The Analytical Psychology Club of San Francisco (APC-SF) is an independent Jungian organization with many informal and personal links to the C. G. Jung Institute of San Francisco.

Founded January 9, 1940 under the inspiration of Jane Wheelwright, Dr. Joseph Wheelwright, Dr. Lucile Elliott and Dr. Elizabeth Whitney, APC-SF continues to:

* Promote the study and discussion of analytical psychology and related subjects
* Provide opportunity for fellowship among those who have experienced Jungian analysis,
Depth Psychology or have an interest in Jung.
* To promote the study of consciousness, past, present and future
* To promote the study of consciousness, past, present and future
* To share the alchemical process of working with dreams and images.
* To learn awareness and relationship to archetypes.

In his introduction to Psychology and Alchemy, Jung includes this characterization of the analysis process in which the patient and the doctor engage:

". . . one could say that while the patient is unconsciously and unswervingly seeking the solution to some ultimately insoluble problem, the art and technique of the doctor are doing their best to help him towards it."“Ars totum requirit hominem!” [“The art requires the whole person.”] exclaims an old alchemist. It is just this homo totus [whole person] whom we seek. The labors of the doctor as well as the quest of the patient are directed towards that hidden and as yet unmanifest “whole” man, who is at once the greater and the future man. But the right way to wholeness is made up, unfortunately, of fateful detours and wrong turnings. It is the longissima via [longest path], not straight but snakelike, a path that unites the opposites in the manner of the guiding caduceus, a path whose labyrinthine twists and turns are not lacking in terrors.
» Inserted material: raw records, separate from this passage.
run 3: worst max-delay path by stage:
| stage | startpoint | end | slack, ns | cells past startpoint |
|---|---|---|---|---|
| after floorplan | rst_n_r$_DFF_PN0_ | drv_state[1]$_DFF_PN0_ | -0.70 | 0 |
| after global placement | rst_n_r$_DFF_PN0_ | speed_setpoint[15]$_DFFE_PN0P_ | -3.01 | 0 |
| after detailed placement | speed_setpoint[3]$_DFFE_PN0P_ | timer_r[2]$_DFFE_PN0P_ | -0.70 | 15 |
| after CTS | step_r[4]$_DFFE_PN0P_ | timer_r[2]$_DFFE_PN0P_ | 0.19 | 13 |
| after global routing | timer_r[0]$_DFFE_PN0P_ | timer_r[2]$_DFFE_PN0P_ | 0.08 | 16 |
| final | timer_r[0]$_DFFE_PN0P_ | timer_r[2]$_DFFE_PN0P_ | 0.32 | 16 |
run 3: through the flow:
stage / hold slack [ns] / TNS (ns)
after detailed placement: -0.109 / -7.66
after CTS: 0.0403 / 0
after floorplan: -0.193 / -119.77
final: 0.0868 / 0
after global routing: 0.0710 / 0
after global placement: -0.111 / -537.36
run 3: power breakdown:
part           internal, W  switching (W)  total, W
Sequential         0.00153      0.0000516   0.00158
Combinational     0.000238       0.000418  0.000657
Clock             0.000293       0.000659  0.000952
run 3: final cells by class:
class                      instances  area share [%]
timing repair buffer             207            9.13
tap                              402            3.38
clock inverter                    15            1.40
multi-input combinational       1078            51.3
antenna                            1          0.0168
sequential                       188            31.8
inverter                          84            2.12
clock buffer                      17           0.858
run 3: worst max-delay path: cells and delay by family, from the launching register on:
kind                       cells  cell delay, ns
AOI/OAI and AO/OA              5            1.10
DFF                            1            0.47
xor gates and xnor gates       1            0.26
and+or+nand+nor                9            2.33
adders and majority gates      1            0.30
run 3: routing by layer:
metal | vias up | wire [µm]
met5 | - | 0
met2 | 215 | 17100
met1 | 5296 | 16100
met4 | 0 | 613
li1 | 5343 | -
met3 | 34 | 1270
<file path="src/hdl/alr_pkg.sv">
/*
   package for the ambient light level readout: register offsets, field
   positions, hysteresis steps and refresh timing.
   assumes a 125 MHz system clock.
*/
package alr_pkg;
   localparam int          CLK_HZ           = 125_000_000;
   localparam int          REFRESH_MS       = 80;
   localparam int          REFRESH_CYCLES   = (CLK_HZ / 1000) * REFRESH_MS;
   localparam int          VALUE_W          = 13;
   localparam int          LOW_W            = 8;
   localparam int          HIGH_W           = VALUE_W - LOW_W;
   localparam logic [7:0]  OFF_DARK_THR     = 8'h1F;
   localparam logic [7:0]  OFF_DARK_HYS     = 8'h20;
   localparam logic [7:0]  OFF_S1_LOW       = 8'h21;
   localparam logic [7:0]  OFF_S1_HIGH      = 8'h22;
   localparam logic [7:0]  OFF_S2_LOW       = 8'h23;
   localparam logic [7:0]  OFF_S2_HIGH      = 8'h24;
   localparam logic [7:0]  DARK_THR_RESET   = 8'h00;
   localparam logic [7:0]  DARK_HYS_RESET   = 8'h00;
   localparam logic [7:0]  RESERVED_READ    = 8'h00;
   // one code step is 0.54 uA, so currents are kept in units of 10 nA
   localparam logic [15:0] STEP_10NA        = 16'h0036;
   localparam int          CUR_W            = 16;
endpackage

</file>
<file path="src/hdl/alr_sensor_channel.sv">
/*
   one sensor channel: takes a conversion value every refresh tick while
   enabled and holds it stable while the host is midway through a pair read.
   assumes the conversion value is already synchronous to sys_clk_in.
*/
`timescale 1ns/1ps
module alr_sensor_channel
   import alr_pkg::*;
#(
   parameter int WIDTH = VALUE_W
)
(
   input  wire logic             sys_clk_in,
   input  wire logic             rst_in,
   input  wire logic             enable_in,
   input  wire logic             tick_in,
   input  wire logic             lock_in,
   input  wire logic [WIDTH-1:0] value_in,
   output logic      [WIDTH-1:0] result_out
);
   logic pending_reg;

   // the value must split into a full low byte and a high byte of one to eight bits
   if (WIDTH < 9 || WIDTH > 16)
   begin : g_width_check
      $error("width unsupported");
   end

   // a tick during a locked pair is deferred, and dropped only if the channel is disabled
   always_ff @(posedge sys_clk_in or posedge rst_in)
   begin
      if (rst_in)
      begin
         result_out  <= '0;
         pending_reg <= 1'b0;
      end
      else if (enable_in && (tick_in || pending_reg))
      begin
         if (lock_in)
            pending_reg <= 1'b1;
         else
         begin
            result_out  <= value_in;
            pending_reg <= 1'b0;
         end
      end
      else if (!enable_in)
         pending_reg <= 1'b0;
   end
endmodule

</file>
<file path="src/hdl/alr_readout.sv">
/*
   ambient light readout: dark level comparator with hysteresis and the
   two read-only sensor result registers on a simple byte register port.
   assumes sensor values and the comparator current come from synchronous
   logic; the sensor enable is a pin and is synchronised here.
*/
`timescale 1ns/1ps
module alr_readout
   import alr_pkg::*;
#(
   parameter int REFRESH = REFRESH_CYCLES
)
(
   input  wire logic               sys_clk_in,
   input  wire logic               rst_in,
   input  wire logic               sense_enable_in,
   input  wire logic [VALUE_W-1:0] sensor1_value_in,
   input  wire logic [VALUE_W-1:0] sensor2_value_in,
   input  wire logic [CUR_W-1:0]   sensor_current_in,
   input  wire logic               reg_wr_in,
   input  wire logic               reg_rd_in,
   input  wire logic [7:0]         reg_addr_in,
   input  wire logic [7:0]         reg_wdata_in,
   output logic      [7:0]         reg_rdata_out,
   output logic                    dark_level_out,
   output logic                    office_level_out
);
   localparam int      N_SENSORS = 2;
   logic [31:0]        tick_cnt_reg;
   logic               tick_reg;
   logic               en_meta_reg;
   logic               en_sync_reg;
   logic [7:0]         dark_threshold_reg;
   logic [7:0]         dark_hysteresis_reg;
   logic               lock_reg  [N_SENSORS];
   logic               lock_now  [N_SENSORS];
   logic [VALUE_W-1:0] value_arr [N_SENSORS];
   logic [VALUE_W-1:0] res_arr   [N_SENSORS];
   logic [CUR_W-1:0]   thr_cur;
   logic [CUR_W-1:0]   hys_cur;
   logic [CUR_W:0]     upper_cur;
   logic [7:0]         rdata_next;
   logic               below_thr;
   logic               above_upper;

   // the counter needs an idle count between two ticks
   if (REFRESH < 2)
   begin : g_refresh_check
      $error("refresh period too short");
   end

   // the high byte below pads exactly three reserved bits
   if (HIGH_W != 5 || LOW_W != 8)
   begin : g_layout_check
      $error("result byte layout unsupported");
   end

   // the top threshold code must fit the current width
   if (CUR_W < 14)
   begin : g_current_check
      $error("current width too narrow");
   end

   always_ff @(posedge sys_clk_in or posedge rst_in)
   begin
      if (rst_in)
      begin
         en_meta_reg <= 1'b0;
         en_sync_reg <= 1'b0;
      end
      else
      begin
         en_meta_reg <= sense_enable_in;
         en_sync_reg <= en_meta_reg;
      end
   end

   // refresh period only runs while sensing is enabled
   always_ff @(posedge sys_clk_in or posedge rst_in)
   begin
      if (rst_in)
      begin
         tick_cnt_reg <= '0;
         tick_reg     <= 1'b0;
      end
      else if (!en_sync_reg)
      begin
         tick_cnt_reg <= '0;
         tick_reg     <= 1'b0;
      end
      else if (tick_cnt_reg == 32'(REFRESH - 1))
      begin
         tick_cnt_reg <= '0;
         tick_reg     <= 1'b1;
      end
      else
      begin
         tick_cnt_reg <= tick_cnt_reg + 32'h1;
         tick_reg     <= 1'b0;
      end
   end

   // only threshold and hysteresis accept writes
   always_ff @(posedge sys_clk_in or posedge rst_in)
   begin
      if (rst_in)
      begin
         dark_threshold_reg  <= DARK_THR_RESET;
         dark_hysteresis_reg <= DARK_HYS_RESET;
      end
      else if (reg_wr_in)
      begin
         if (reg_addr_in == OFF_DARK_THR)
            dark_threshold_reg <= reg_wdata_in;
         else if (reg_addr_in == OFF_DARK_HYS)
            dark_hysteresis_reg <= reg_wdata_in;
      end
   end

   assign value_arr[0] = sensor1_value_in;
   assign value_arr[1] = sensor2_value_in;

   // one pair lock and one result channel per sensor
   for (genvar i = 0; i < N_SENSORS; i++)
   begin : g_chan
      localparam logic [7:0] LOW_OFF  = (i == 0) ? OFF_S1_LOW : OFF_S2_LOW;
      localparam logic [7:0] HIGH_OFF = (i == 0) ? OFF_S1_HIGH : OFF_S2_HIGH;
      logic                  low_rd;
      logic                  high_rd;

      assign low_rd  = reg_rd_in && (reg_addr_in == LOW_OFF);
      assign high_rd = reg_rd_in && (reg_addr_in == HIGH_OFF);

      // low byte read locks the pair until the high byte is read
      always_ff @(posedge sys_clk_in or posedge rst_in)
      begin
         if (rst_in)
            lock_reg[i] <= 1'b0;
         else if (low_rd)
            lock_reg[i] <= 1'b1;
         else if (high_rd)
            lock_reg[i] <= 1'b0;
      end

      // the low read edge itself holds off a tick too, else the low byte
      // comes from the old conversion and the high byte from the new one
      assign lock_now[i] = lock_reg[i] || low_rd;

      alr_sensor_channel #(
         .WIDTH      (VALUE_W)
      ) u_sensor (
         .sys_clk_in (sys_clk_in),
         .rst_in     (rst_in),
         .enable_in  (en_sync_reg),
         .tick_in    (tick_reg),
         .lock_in    (lock_now[i]),
         .value_in   (value_arr[i]),
         .result_out (res_arr[i])
      );
   end

   always_comb
   begin
      case (reg_addr_in)
         OFF_DARK_THR: rdata_next = dark_threshold_reg;
         OFF_DARK_HYS: rdata_next = dark_hysteresis_reg;
         OFF_S1_LOW:   rdata_next = res_arr[0][LOW_W-1:0];
         OFF_S1_HIGH:  rdata_next = {3'h0, res_arr[0][VALUE_W-1:LOW_W]};
         OFF_S2_LOW:   rdata_next = res_arr[1][LOW_W-1:0];
         OFF_S2_HIGH:  rdata_next = {3'h0, res_arr[1][VALUE_W-1:LOW_W]};
         default:      rdata_next = RESERVED_READ;
      endcase
   end

   always_ff @(posedge sys_clk_in or posedge rst_in)
   begin
      if (rst_in)
         reg_rdata_out <= 8'h00;
      else if (reg_rd_in)
         reg_rdata_out <= rdata_next;
   end

   // currents in 10 nA units; 255 codes reach 137.7 uA
   assign thr_cur   = CUR_W'(dark_threshold_reg * STEP_10NA);
   assign hys_cur   = CUR_W'(dark_hysteresis_reg * STEP_10NA);
   assign upper_cur = {1'b0, thr_cur} + {1'b0, hys_cur};

   // strict compares: a current sitting on a trip point keeps the level
   assign below_thr   = sensor_current_in < thr_cur;
   assign above_upper = {1'b0, sensor_current_in} > upper_cur;

   // between the two trip points the level holds
   always_ff @(posedge sys_clk_in or posedge rst_in)
   begin
      if (rst_in)
      begin
         dark_level_out   <= 1'b0;
         office_level_out <= 1'b1;
      end
      else if (!dark_level_out && below_thr)
      begin
         dark_level_out   <= 1'b1;
         office_level_out <= 1'b0;
      end
      else if (dark_level_out && above_upper)
      begin
         dark_level_out   <= 1'b0;
         office_level_out <= 1'b1;
      end
   end
endmodule

</file>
It is on this longissima via that we meet with those experiences which are said to be “inaccessible.” Their inaccessibility really consists in the fact that they cost us an enormous amount of effort: they demand the very thing we most fear, namely the “wholeness” which we talk about so glibly and which lends itself to endless theorizing, though in actual life we give it the widest possible berth."

- Jung, C. G., “Part I: Introduction to the Religious and Psychological Problems of Alchemy,” Psychology and Alchemy. Collected Works, Vol. 12, Second edition, completely revised, Princeton University Press, 1968, par. 6, p. 6.